Towards Semantic Access and Interoperability in Digital Dialectal Atlases. A Case Study
Proceedings of the First Workshop on Dialects in NLP — A Resource Perspective
Abstract
The increasing digital availability of dialectal atlases has significantly enhanced access to dialectal data and their potential for linguistic and cultural studies. However, despite their richness, such resources often remain difficult to integrate into contemporary data-driven research workflows, due to complex data structures and limitated interoperability.

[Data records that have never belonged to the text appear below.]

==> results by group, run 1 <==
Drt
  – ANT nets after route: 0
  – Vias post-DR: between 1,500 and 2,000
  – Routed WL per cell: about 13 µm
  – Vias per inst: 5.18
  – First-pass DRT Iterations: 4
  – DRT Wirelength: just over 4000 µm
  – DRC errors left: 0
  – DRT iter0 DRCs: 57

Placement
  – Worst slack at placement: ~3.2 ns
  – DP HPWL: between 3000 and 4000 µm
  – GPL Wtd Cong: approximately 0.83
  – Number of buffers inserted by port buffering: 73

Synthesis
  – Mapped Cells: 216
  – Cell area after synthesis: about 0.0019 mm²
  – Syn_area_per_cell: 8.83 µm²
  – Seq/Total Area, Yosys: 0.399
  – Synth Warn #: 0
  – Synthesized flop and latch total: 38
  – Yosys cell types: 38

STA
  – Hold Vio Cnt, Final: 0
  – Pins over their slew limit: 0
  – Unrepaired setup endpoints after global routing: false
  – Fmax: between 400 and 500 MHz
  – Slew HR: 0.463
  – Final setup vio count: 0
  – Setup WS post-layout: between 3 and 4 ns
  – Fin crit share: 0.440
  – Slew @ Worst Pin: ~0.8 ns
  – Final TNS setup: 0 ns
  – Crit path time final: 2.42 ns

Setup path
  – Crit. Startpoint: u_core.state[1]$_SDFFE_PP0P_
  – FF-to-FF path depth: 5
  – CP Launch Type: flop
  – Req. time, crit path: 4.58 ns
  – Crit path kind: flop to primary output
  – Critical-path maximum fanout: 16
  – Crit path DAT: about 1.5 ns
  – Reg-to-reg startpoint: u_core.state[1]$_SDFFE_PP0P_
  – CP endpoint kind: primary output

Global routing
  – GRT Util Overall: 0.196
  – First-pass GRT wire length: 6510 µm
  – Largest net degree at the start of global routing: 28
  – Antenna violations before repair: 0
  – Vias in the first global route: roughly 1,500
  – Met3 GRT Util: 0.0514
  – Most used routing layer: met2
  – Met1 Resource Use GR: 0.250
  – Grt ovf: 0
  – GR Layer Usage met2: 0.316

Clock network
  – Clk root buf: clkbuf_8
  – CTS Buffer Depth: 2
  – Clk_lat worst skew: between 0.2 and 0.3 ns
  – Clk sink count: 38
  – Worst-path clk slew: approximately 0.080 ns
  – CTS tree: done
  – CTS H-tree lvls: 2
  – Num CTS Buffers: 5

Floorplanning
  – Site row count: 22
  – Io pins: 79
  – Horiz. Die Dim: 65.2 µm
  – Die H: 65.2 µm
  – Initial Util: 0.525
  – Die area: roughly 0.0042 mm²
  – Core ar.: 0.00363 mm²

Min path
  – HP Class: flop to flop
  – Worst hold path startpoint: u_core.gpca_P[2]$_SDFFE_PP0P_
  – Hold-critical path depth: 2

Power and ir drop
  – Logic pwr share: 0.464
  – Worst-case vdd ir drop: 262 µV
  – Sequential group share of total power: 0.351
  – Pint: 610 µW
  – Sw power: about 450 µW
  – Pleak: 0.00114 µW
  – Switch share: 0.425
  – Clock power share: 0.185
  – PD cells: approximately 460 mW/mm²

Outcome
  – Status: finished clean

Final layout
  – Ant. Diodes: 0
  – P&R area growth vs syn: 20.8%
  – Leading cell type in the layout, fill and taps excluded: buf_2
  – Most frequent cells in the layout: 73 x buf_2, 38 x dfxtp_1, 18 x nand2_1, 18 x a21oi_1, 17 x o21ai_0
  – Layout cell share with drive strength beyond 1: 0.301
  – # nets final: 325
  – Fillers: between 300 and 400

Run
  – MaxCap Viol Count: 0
**src/rtl/variable_delay_line.sv**
```systemverilog
// Run-time adjustable sample delay line for the audio path.
// Circular buffer of MAX_LEN samples; advances one step per enable strobe.
module variable_delay_line #(
  parameter int WIDTH   = 12,
  parameter int MAX_LEN = 16,
  parameter int DW      = $clog2(MAX_LEN + 1)
) (
  input  logic             clk,
  input  logic             rstn,
  input  logic             enable,
  input  logic             clear,
  input  logic [DW-1:0]    delay,
  input  logic [WIDTH-1:0] in,
  output logic [WIDTH-1:0] out,
  output logic             primed
);

  localparam int AW = $clog2(MAX_LEN);
  localparam int CW = DW + 1;
  localparam logic [DW-1:0] MAX_D   = DW'(MAX_LEN);
  localparam logic [AW-1:0] LAST_WP = AW'(MAX_LEN - 1);

  // Sample storage: no reset so it maps onto RAM.
  logic [WIDTH-1:0] mem [MAX_LEN];

  logic [AW-1:0]    wp_q, wp_d;
  logic [DW-1:0]    fill_q, fill_d;
  logic [WIDTH-1:0] out_q, out_d;
  logic             primed_q, primed_d;

  logic [DW-1:0]    d_eff;
  logic [CW-1:0]    wp_ext;
  logic [CW-1:0]    d_ext;
  logic [AW-1:0]    rd_idx;
  logic             wr_en;
  logic             hit;

  // Out-of-range delays clamp to the buffer depth.
  always_comb begin
    d_eff = (delay > MAX_D) ? MAX_D : delay;
  end

  // Wrap by conditional add rather than masking so any MAX_LEN works.
  // At d_eff == MAX_LEN the read lands on wp itself: the oldest sample.
  always_comb begin
    wp_ext = CW'(wp_q);
    d_ext  = CW'(d_eff);
    if (wp_ext >= d_ext) begin
      rd_idx = AW'(wp_ext - d_ext);
    end else begin
      rd_idx = AW'(wp_ext + CW'(MAX_LEN) - d_ext);
    end
    hit = (fill_q >= d_eff);
  end

  always_comb begin
    wp_d     = wp_q;
    fill_d   = fill_q;
    out_d    = out_q;
    primed_d = primed_q;
    wr_en    = 1'b0;
    if (clear) begin
      wp_d     = '0;
      fill_d   = '0;
      out_d    = '0;
      primed_d = 1'b0;
    end else if (enable) begin
      wr_en  = 1'b1;
      wp_d   = (wp_q == LAST_WP) ? '0 : wp_q + 1'b1;
      fill_d = (fill_q == MAX_D) ? fill_q : fill_q + 1'b1;
      if (d_eff == '0) begin
        out_d    = in;
        primed_d = 1'b1;
      end else if (hit) begin
        out_d    = mem[rd_idx];
        primed_d = 1'b1;
      end else begin
        out_d    = '0;
        primed_d = 1'b0;
      end
    end
  end

  always_ff @(posedge clk or negedge rstn) begin
    if (!rstn) begin
      wp_q     <= '0;
      fill_q   <= '0;
      out_q    <= '0;
      primed_q <= 1'b0;
    end else begin
      wp_q     <= wp_d;
      fill_q   <= fill_d;
      out_q    <= out_d;
      primed_q <= primed_d;
    end
  end

  // Read above happens from the pre-edge contents, so D == MAX_LEN sees old data.
  always_ff @(posedge clk) begin
    if (wr_en) begin
      mem[wp_q] <= in;
    end
  end

  assign out    = out_q;
  assign primed = primed_q;

endmodule
```
**config.mk**
```make
export PLATFORM = sky130hd
export DESIGN_NAME = variable_delay_line
export DESIGN_NICKNAME = d
export VERILOG_FILES = /design/src/rtl/variable_delay_line.sv
export SDC_FILE = /design/constraint.sdc
export NUM_CORES = 1
export LEC_CHECK = 0
export CAP_MARGIN = 20
export CORE_MARGIN = 2
export CORE_UTILIZATION = 55
export CTS_CLUSTER_SIZE = 8
export DETAILED_ROUTE_END_ITERATION = 6
export GPL_TIMING_DRIVEN = 0
export PLACE_DENSITY = 0.8
export SYNTH_ARGS = -nofsm -noshare
export SYNTH_HDL_FRONTEND = slang
export SYNTH_SLANG_ARGS = --single-unit
```
**constraint.sdc**
```tcl
create_clock -name clk -period 2.9 [get_ports clk]
set_input_delay 0.87 -clock clk [delete_from_list [all_inputs] [get_ports clk]]
set_output_delay 0.87 -clock clk [all_outputs]
set_load 0.1 [all_outputs]
```
==> run_results.csv, run 1 <==
group,metric,value,unit
placement,port_buffers,33,
floorplan,rows,46,
sta,fin_skew,0.0145,ns
worst_setup_path,cp.required,3.28,ns
clocking,cts_hold_buf,0,
worst_setup_path,cp_slowest_cell,"fa_2",
worst_setup_path,slowest_delay,0.62,ns
routing,top_layer,"met4",
sta,fin_crit,2.87,ns
finish,layout-drive-gt1-share,25.8,%
clocking,clockBufferDepth,3,
yosys,syn-instance-count,451,
floorplan,initial_core_util,56.0,%
yosys,ys_warn_count,0,
finish,num-fill-cells,961,
sta,setup_viol,0,
clocking,numCtsBuffers,30,
routing,first_pass_iters,5,
clocking,clk_pin_slew,0.05,ns
routing,drt_wl_total,20.0,mm
sta,worst_pin_slew,0.995,ns
placement,place_area,9590,sq um
status,status,"finished, final reports clean",
floorplan,die_area,17200,sq um
floorplan,ios,34,
global_routing,overflow,0,
worst_setup_path,path_common_cell,"buf_12",
sta,fin_crit_sh,98.9,%
routing,viasPerCell,6.22,
worst_setup_path,cp.buffers_inverters,4,
sta,fmax,349,MHz
worst_setup_path,worstSetupEndpointType,"register",
routing,drc,0,
power,finalPower,7.66,mW
finish,mostFrequentLayoutCells,"edfxtp_1 (192), mux4_2 (44), clkbuf_16 (31), clkbuf_1 (30), mux2i_1 (24)",
routing,m1WireLength,7.81,mm
power,leakage,3.79,nW
sta,fin_ws,0.0324,ns
power,ir_worst_vdd,0.573,mV
yosys,synth_cell_type_count,41,
worst_setup_path,crit_arrival,3.25,ns
power,powerDensity,712,nW/um^2
run,maxCapViolCount,0,
min_path,hold_path.class,"register to register",
yosys,seq_area_frac_synth,71.2,%
worst_setup_path,crit_family,"multiplexers",
global_routing,first_global_vias,4977,
routing,wire_per_inst,25.9,um
global_routing,grt_util_all_layers,24.6,%
yosys,syn_avg_cell_area,19.7,sq um
sta,hold_viol_final,0,
routing,dr.first_iter.drc_count,694,
clocking,htree_levels,1,
worst_setup_path,start_kind,"input pin",
worst_setup_path,crit_type,"input pin to register",
sta,slew_headroom,33.9,%
clocking,cts_tree,"built",
placement,gp_congestion,0.914,
floorplan,die_x,131,um
worst_setup_path,path_cells,"buf_6, nor2b_4, ha_4, inv_2, fa_2, buf_12, buf_12, mux4_2, mux2i_2, mux2i_1, o2bb2ai_1",
finish,instances_no_fill,774,
floorplan,design.core.area,15800,sq um
yosys,yosys_register_bits,214,
clocking,cts_sinks,214,
clocking,cts-root-buf,"clkbuf_16",
floorplan,die_h,131,um
finish,design_area,10800,sq um
finish,fin_nets,571,
yosys,syn_nets,487,
routing,dr_wl_met3,1.67,mm
finish,syn_to_final_growth,21.3,%
finish,final_util,68.0,%
placement,place_ws,-0.958,ns
global_routing,grt_max_degree,23,
placement,placed_cells,705,
worst_setup_path,critPathMaxFanout,7,
finish,layout_commonest_cell,"edfxtp_1",
routing,vias,4813,
yosys,synth_area,8870,sq um
sta,slew_violations,0,
routing,routed-wl-met2,9.93,mm
placement,post-dp-hpwl,12.1,mm
global_routing,antenna_found_initial,0,
routing,ant_nets,0,
finish,n_antenna_cell,0,
global_routing,grt_pass1_wl,30.2,mm
clocking,clock_latency,0.53,ns
-- logic make-up after synthesis --
logic type | count (synthesis) | share of synthesized area [%]
AO/OA/AOI/OAI | 38 | 2.91
flip-flops | 214 | 71.2
buffers and inverters | 29 | 1.96
XOR/XNOR | 5 | 0.889
multiplexers | 86 | 16.8
AND/OR/NAND/NOR | 64 | 4.08
adder cells (fa/ha/maj) | 15 | 2.20
-- state kept, by name, summed over array words and instances (netlist names) --
name	cells
mem	192
out	12
fill_q	5
wp_q	4
primed	1
-- synth_stat cells, drive strengths merged --
cell	n	area, sq um
or4	1	7.51
and2	1	6.26
xor3	1	25.0
fa	1	20.0
nor3b	3	22.5
a31oi	12	75.1
a21oi	7	35.0
nand2b	2	12.5
o2bb2ai	12	105
a211oi	2	15.0
inv	6	22.5
nor3	3	20.0
nand4	2	12.5
clkbuf	7	26.3
or3	1	6.26
nand3b	1	7.51
o211ai	1	7.51
nand3	2	10.0
nor4bb	1	10.0
mux4	48	1110
or3b	1	8.76
nand2	10	37.5
nor2	10	37.5
xor2	3	45.1
buf	16	125
mux2i	38	380
nor2b	15	93.8
xnor2	1	8.76
ha	14	175
dfrtp	22	551
and3	11	68.8
edfxtp	192	5770
o21ai	4	20.0
-- final timing paths --
path                           start   endpoint  slack, ns  cells after the start
min in group asynchronous       rstn     out[1]       0.61                      1
hold / removal             fill_q[4]  fill_q[4]       0.60                      2
setup reg to reg             wp_q[0]     out[0]       0.08                     10
max in group asynchronous       rstn    out[11]       1.88                      2
setup / recovery            delay[4]     out[0]       0.03                     11
hold reg to reg            fill_q[4]  fill_q[4]       0.60                      2
-- power by group --
group          internal (mW)  leakage [nW]  switching (mW)  total, mW
sequential              3.40          2.03          0.0210       3.42
combinational          0.511          1.35           0.556       1.07
clock                   1.97         0.410            1.20       3.18
total                   5.88          3.79            1.78       7.66
-- final cells by class --
cell class	count	area [sq um]	area share (%)
buffer	22	188	1.74
clock buffer	55	866	8.04
inverter	6	22.5	0.209
multi-input combinational	208	2530	23.5
sequential	214	6320	58.7
tap	216	270	2.51
timing repair buffer	53	576	5.35
-- worst min-delay path: cells and delay by family, from the launching register on --
kind          cells  cell delay, ns
xor+xnor          1            0.09
flops             1            0.40
simple gates      1            0.08
-- stage by stage --
| step | hold slack (ns) | setup TNS [ns] |
|---|---|---|
| after detailed placement | 0.599 | -71.47 |
| after global routing | 0.625 | -0.158 |
| after global placement | 0.565 | -109.90 |
| after CTS | 0.614 | 0 |
| final | 0.605 | 0 |
| after floorplan | 0.530 | -0.645 |
-- per-layer routing --
| metal | global-route usage, % | vias up |
|---|---|---|
| li1 | - | 2018 |
| met1 | 34.3 | 2462 |
| met2 | 39.5 | 284 |
| met3 | 4.11 | 49 |
| met4 | 9.64 | 0 |
| met5 | 0 | - |
-- repair_timing --
item | in CTS | in global routing
resized for setup | 49 | 21
setup endpoints to repair | 28 | 80
pin swaps | 3 | 2
gates cloned | 3 | 0
buffers inserted | 8 | 4
No activity file was read; power rests on OpenSTA's default activity.
==> run 2: changes to the inputs <==
Settings changed: HOLD_SLACK_MARGIN from default to 0.08.
==> results of run 2 <==
Final layout, timing and power as in run 1 (identical DEF).
==> run 3: changes to the inputs <==
Settings changed: SKIP_CTS_REPAIR_TIMING from default to 1.
==> run 3 against run 2 <==
The flow now finishes with violations (negative setup slack); combinational power barely moved; die area did not move; final cell count fell by 0.26%; flip-flop and latch count did not move; sequential power barely moved; clock power barely moved; design area rose by 0.41%; worst hold slack got worse by 0.0061 ns; register-to-register slack got worse by 0.12 ns; worst setup slack got worse by 0.13 ns; fmax fell by 4.3%; power fell by 0.13%.
==> run_results.csv, run 3 (synthesis gave the netlist of run 1 again) <==
group,metric,value,unit
status,status,"finished with violations",
status,violations,"negative setup slack",
routing,vias,4867,
sta,fin_crit,2.99,ns
clocking,clk_pin_slew,0.05,ns
worst_setup_path,slowest_delay,0.68,ns
finish,syn_to_final_growth,21.8,%
placement,gp_congestion,0.914,
placement,post-dp-hpwl,12.1,mm
global_routing,overflow,0,
placement,port_buffers,33,
global_routing,first_global_vias,4892,
finish,largest_register_ffs,192,
sta,worst_pin_slew,1.01,ns
finish,layout-drive-gt1-share,24.5,%
finish,num-fill-cells,940,
finish,design_area,10800,sq um
clocking,htree_levels,1,
global_routing,antenna_found_initial,0,
worst_setup_path,start_kind,"input pin",
floorplan,initial_core_util,56.0,%
sta,hold_viol_final,0,
worst_setup_path,cp.required,3.28,ns
worst_setup_path,critPathMaxFanout,7,
sta,rsz0062_at_grt,"true",
sta,fin_skew,0.00865,ns
routing,viasPerCell,6.30,
sta,slew_violations,0,
sta,fmax,334,MHz
sta,fin_crit_sh,103,%
floorplan,die_x,131,um
finish,layout_commonest_cell,"edfxtp_1",
sta,timing.hold.ws,0.598,ns
routing,drt_wl_total,20.2,mm
finish,final_util,68.3,%
floorplan,rows,46,
global_routing,grt_pass1_wl,29.0,mm
finish,n_antenna_cell,0,
power,powerDensity,708,nW/um^2
routing,wire_per_inst,26.1,um
sta,fin_ws,-0.0949,ns
worst_setup_path,path_common_cell,"mux2i_1",
finish,mostFrequentLayoutCells,"edfxtp_1 (192), mux4_2 (41), clkbuf_16 (34), clkbuf_1 (30), mux2i_1 (27)",
global_routing,grt_max_degree,23,
clocking,numCtsBuffers,30,
routing,dr.first_iter.drc_count,562,
routing,ant_nets,0,
worst_setup_path,cp_slowest_cell,"fa_2",
floorplan,die_area,17200,sq um
sta,setup_viol,10,
floorplan,design.core.area,15800,sq um
finish,regMostFlops,"mem",
routing,first_pass_iters,5,
placement,place_area,9590,sq um
worst_setup_path,path_cells,"buf_8, nor2b_4, ha_4, inv_2, fa_2, buf_12, clkbuf_16, mux4_2, mux2i_1, mux2i_1, o2bb2ai_1",
clocking,cts_sinks,214,
floorplan,die_h,131,um
sta,slew_headroom,32.6,%
run,maxCapViolCount,0,
clocking,cts_tree,"built",
worst_setup_path,crit_arrival,3.37,ns
power,finalPower,7.65,mW
clocking,clockBufferDepth,3,
global_routing,grt_util_all_layers,23.6,%
finish,fin_nets,569,
power,leakage,3.95,nW
min_path,hold_path.class,"input pin to asynchronous set/reset pin",
floorplan,ios,34,
worst_setup_path,crit_type,"input pin to register",
routing,drc,0,
power,ir_worst_vdd,0.569,mV
clocking,cts-root-buf,"clkbuf_16",
clocking,clock_latency,0.52,ns
worst_setup_path,worstSetupEndpointType,"register",
[run 3: cell types whose count changed in the layout (fill, tap and decap cells not counted)]
cell,delta
buf_12,+2
dlymetal6s2s_1,+11
mux4_1,+3
dlygate4sd2_1,-11
clkbuf_16,+3
mux2i_1,+3
mux4_2,-3
buf_6,-1
mux2i_4,-1
buf_16,-2
mux2i_2,-2
buf_4,-3
buf_8,-1
[run 3: power by group]
part	leakage [nW]	internal [mW]	switching (mW)	total, mW
combinational	1.51	0.506	0.554	1.06
clock	0.410	1.97	1.20	3.17
sequential	2.03	3.40	0.0215	3.42
[run 3: final timing paths]
| kind | startpoint | to | slack, ns | depth (start not counted) |
|---|---|---|---|---|
| setup / recovery | delay[4] | out[7] | -0.09 | 11 |
| hold / removal | rstn | out[10] | 0.60 | 1 |
| setup reg to reg | wp_q[0] | out[7] | -0.04 | 10 |
| hold reg to reg | fill_q[4] | fill_q[4] | 0.60 | 2 |
| max in group asynchronous | rstn | out[11] | 1.89 | 2 |
| min in group clk | fill_q[4] | fill_q[4] | 0.60 | 2 |
[run 3: routing by layer]
layer	track usage, %	part of all wire (%)	up-vias
met5	0	0	-
li1	-	-	2020
met1	32.4	37	2457
met4	9.51	3.6	0
met2	38.8	50	330
met3	3.34	10	60
[run 3: layout make-up]
type | instances | area [sq um] | area share (%)
inverter | 6 | 22.5 | 0.208
buffer | 23 | 213 | 1.97
sequential | 214 | 6320 | 58.4
multi-input combinational | 208 | 2520 | 23.3
timing repair buffer | 50 | 603 | 5.58
tap | 216 | 270 | 2.50
clock buffer | 55 | 866 | 8.01
[run 3: worst max-delay path: cells and delay by family]
| family | cells | cell delay, ns |
|---|---|---|
| buf+inv | 4 | 0.51 |
| fa+ha+maj | 2 | 0.84 |
| simple gates | 1 | 0.15 |
| mux | 3 | 0.84 |
| compound gates | 1 | 0.15 |
[run 3: through the flow]
step,TNS (ns),setup WS (ns),std cells
2_1_floorplan,-0.645,-0.0575,451
3_3_place_gp,-109.90,-1.43,700
3_5_place_dp,-71.47,-0.958,705
4_1_cts,-5.36,-0.471,760
5_1_grt,-0.939,-0.129,772
6_report,-0.433,-0.0949,772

Most digital dialectal atlases still rely on traditional access models centered on maps, offering only implicit and coarse-grained semantic structures, which limits concept-based exploration and potential for integration with other linguistic resources in the Linguistic Linked Open Data (LLOD) ecosystem. This paper presents a case study carried out on the Atlante Lessicale Toscano (ALT), aimed at addressing these limitations through the introduction of an explicit semantic layer designed to support both user-oriented exploration and machine-actionable interoperability. While ALT already provides a conceptual organization of dialectal materials, this structure was originally conceived for human navigation and not for integration with other computational lexical-semantic resources. To bridge this gap, we align ALT concepts with ItalWordNet, leveraging its synset-based model as a widely adopted semantic backbone in NLP and LLOD infrastructures. The case study focuses on the domain of agriculture, whose historically grounded conceptual distinctions are often underrepresented in general-purpose lexical resources. The paper proposes a mapping strategy, analyzes coverage and mismatch patterns, and releases a new aligned resource mapping ALT agricultural concepts to ItalWordNet, thereby creating the prerequisites for interoperability and reusability of dialectal atlas data.